Capital and communications. First, and foremost, we hope that you will take on the job of explaining to legislators, the public and financial market participants the rationale for controlling systemic risk and for further raising bank capital requirements. In our view, there is a misconception that higher levels of bank capital impede lending. In fact, quite the opposite: well capitalized banks lend more and they lend better.
Of course, as every banker will tell you, for them, equity financing is expensive. From their parochial perspective, they are right. However, the presence of the government backstop (with an estimated 62 percent of the financial sector covered by the official safety net) provides the incentive for U.S. banks and other financial intermediaries to take on too much leverage. Even without this backstop, banks do not take full account of the impact of their behavior on others. This classic economic externality makes it in shareholders’ self-interest to render their banks undercapitalized relative to what is best for our economy.
Not to belabor the point, but we see little evidence that post-crisis financial regulation has impeded bank lending. Nor, as far as we can tell, is there any sense in which the substantial upgrading of bank capital over the past decade has inhibited economic growth. In fact, as we wrote last month in discussing the U.S. Treasury’s report on regulatory reform, bank lending has risen faster than GDP in recent years. More broadly, bank intermediation has risen as a share of overall U.S. intermediation since the implementation of Dodd-Frank (see chart).

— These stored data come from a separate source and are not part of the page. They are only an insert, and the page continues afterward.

$ cat config.mk
export PLATFORM = sky130hd
export DESIGN_NAME = bgsp_stack
export DESIGN_NICKNAME = d
export VERILOG_FILES = /design/src/hw/rtl/block_grown_slot_pool_defines.svh /design/src/hw/rtl/bgsp_pkg.sv /design/src/hw/rtl/bgsp_stack.sv
export SDC_FILE = /design/constraint.sdc
export NUM_CORES = 2
export LEC_CHECK = 0
export ABC_CLOCK_PERIOD_IN_PS = 8400
export BUFFER_PORTS_ARGS = -buffer_cell sky130_fd_sc_hd__buf_4
export CAP_MARGIN = 20
export CORE_MARGIN = 1
export CORE_UTILIZATION = 35
export DETAILED_ROUTE_END_ITERATION = 8
export GPL_TIMING_DRIVEN = 0
export PLACE_DENSITY = 0.6
export SLEW_MARGIN = 20
export SYNTH_ARGS = -nofsm -noshare
export SYNTH_HDL_FRONTEND = slang
export SYNTH_SLANG_ARGS = --single-unit
$ cat constraint.sdc
create_clock -name i_clk -period 8.4 [get_ports i_clk]
set_clock_uncertainty 0.2 [all_clocks]
set_input_delay 1.68 -clock i_clk [delete_from_list [all_inputs] [get_ports i_clk]]
set_output_delay 1.68 -clock i_clk [all_outputs]
set_load 0.005 [all_outputs]
`config.mk`:
```
export PLATFORM = sky130hd
export DESIGN_NAME = tws_ctrl
export DESIGN_NICKNAME = d
export VERILOG_FILES = /design/src/rtl/core/tws_pkg.sv /design/src/rtl/core/tws_ctrl.sv
export SDC_FILE = /design/constraint.sdc
export NUM_CORES = 1
export LEC_CHECK = 0
export CAP_MARGIN = 0
export CORE_MARGIN = 2
export CORE_UTILIZATION = 28
export CTS_CLUSTER_DIAMETER = 30
export DETAILED_ROUTE_END_ITERATION = 8
export DONT_BUFFER_PORTS = 1
export PLACE_DENSITY = 0.48
export SYNTH_ARGS = -nofsm -noshare
export SYNTH_HDL_FRONTEND = slang
export SYNTH_SLANG_ARGS = --single-unit
```
`constraint.sdc`:
```
create_clock -name clk -period 4 [get_ports clk]
set_input_delay 0.6 -clock clk [delete_from_list [all_inputs] [get_ports clk]]
set_output_delay 0.6 -clock clk [all_outputs]
set_load 0.005 [all_outputs]
```
`config.mk`:
```
export PLATFORM = sky130hd
export DESIGN_NAME = dxt_block_decoder_flat
export DESIGN_NICKNAME = d
export VERILOG_FILES = /design/src/rtl/core/dxtd_pkg.sv /design/src/rtl/core/dxtd_if.sv /design/src/rtl/core/dxt_block_decoder.sv /design/src/rtl/core/dxtd_palette.sv /design/src/flat_wrapper.sv
export SDC_FILE = /design/constraint.sdc
export NUM_CORES = 2
export LEC_CHECK = 0
export ABC_AREA = 0
export BUFFER_PORTS_ARGS = -buffer_cell sky130_fd_sc_hd__buf_2
export CELL_PAD_IN_SITES_DETAIL_PLACEMENT = 0
export CELL_PAD_IN_SITES_GLOBAL_PLACEMENT = 1
export CORE_ASPECT_RATIO = 0.6
export CORE_MARGIN = 2
export CORE_UTILIZATION = 48
export DETAILED_ROUTE_END_ITERATION = 12
export HOLD_SLACK_MARGIN = 0.05
export PLACE_DENSITY_LB_ADDON = 0.08
export RECOVER_POWER = 100
export SLEW_MARGIN = 10
export SYNTH_ARGS = -nofsm -noshare
export SYNTH_HDL_FRONTEND = slang
export SYNTH_HIERARCHICAL = 1
export SYNTH_SLANG_ARGS = --single-unit
```
`constraint.sdc`:
```
create_clock -name clock -period 8.4 [get_ports clock]
set_input_delay 0.84 -clock clock [delete_from_list [all_inputs] [get_ports clock]]
set_output_delay 0.84 -clock clock [all_outputs]
set_load 0.01 [all_outputs]
```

Sources of financial intermediation in the United States, 1960-2017
In that connection, we are concerned by the views you expressed in a commentary published on March 31, 2016 in The Wall Street Journal. In addition to arguing that higher capital requirements raise the cost of bank lending, you claimed that a large portion of the $41 trillion in credit to the economy must be provided by wholesale funding. However, most of this nonbank funding reflects non-runnable liabilities like marketable longer-term corporate bonds and mortgage-backed securities (MBS). While there is some short-term non-bank funding, by our reckoning, it makes up at most 10 percent of total credit to households and nonfinancial firms. Furthermore, as the above chart shows, over the past decade, net shadow banking liabilities have shrunk from a massive 120% of GDP in mid-2008 to less than 75% of GDP. And, since the crisis, internal risk management procedures and regulation have prompted banks to extend the maturity of their liabilities, reducing the risk of bank runs. All of this has happened without any decline in the supply of bank lending. Moreover, to the extent that a larger fraction of some key assets—like federally-backed MBS—are now held directly by less leveraged investors (say, through U.S. mutual funds and ETFs, rather than through banks), the risk of a run on the financial system is materially lower.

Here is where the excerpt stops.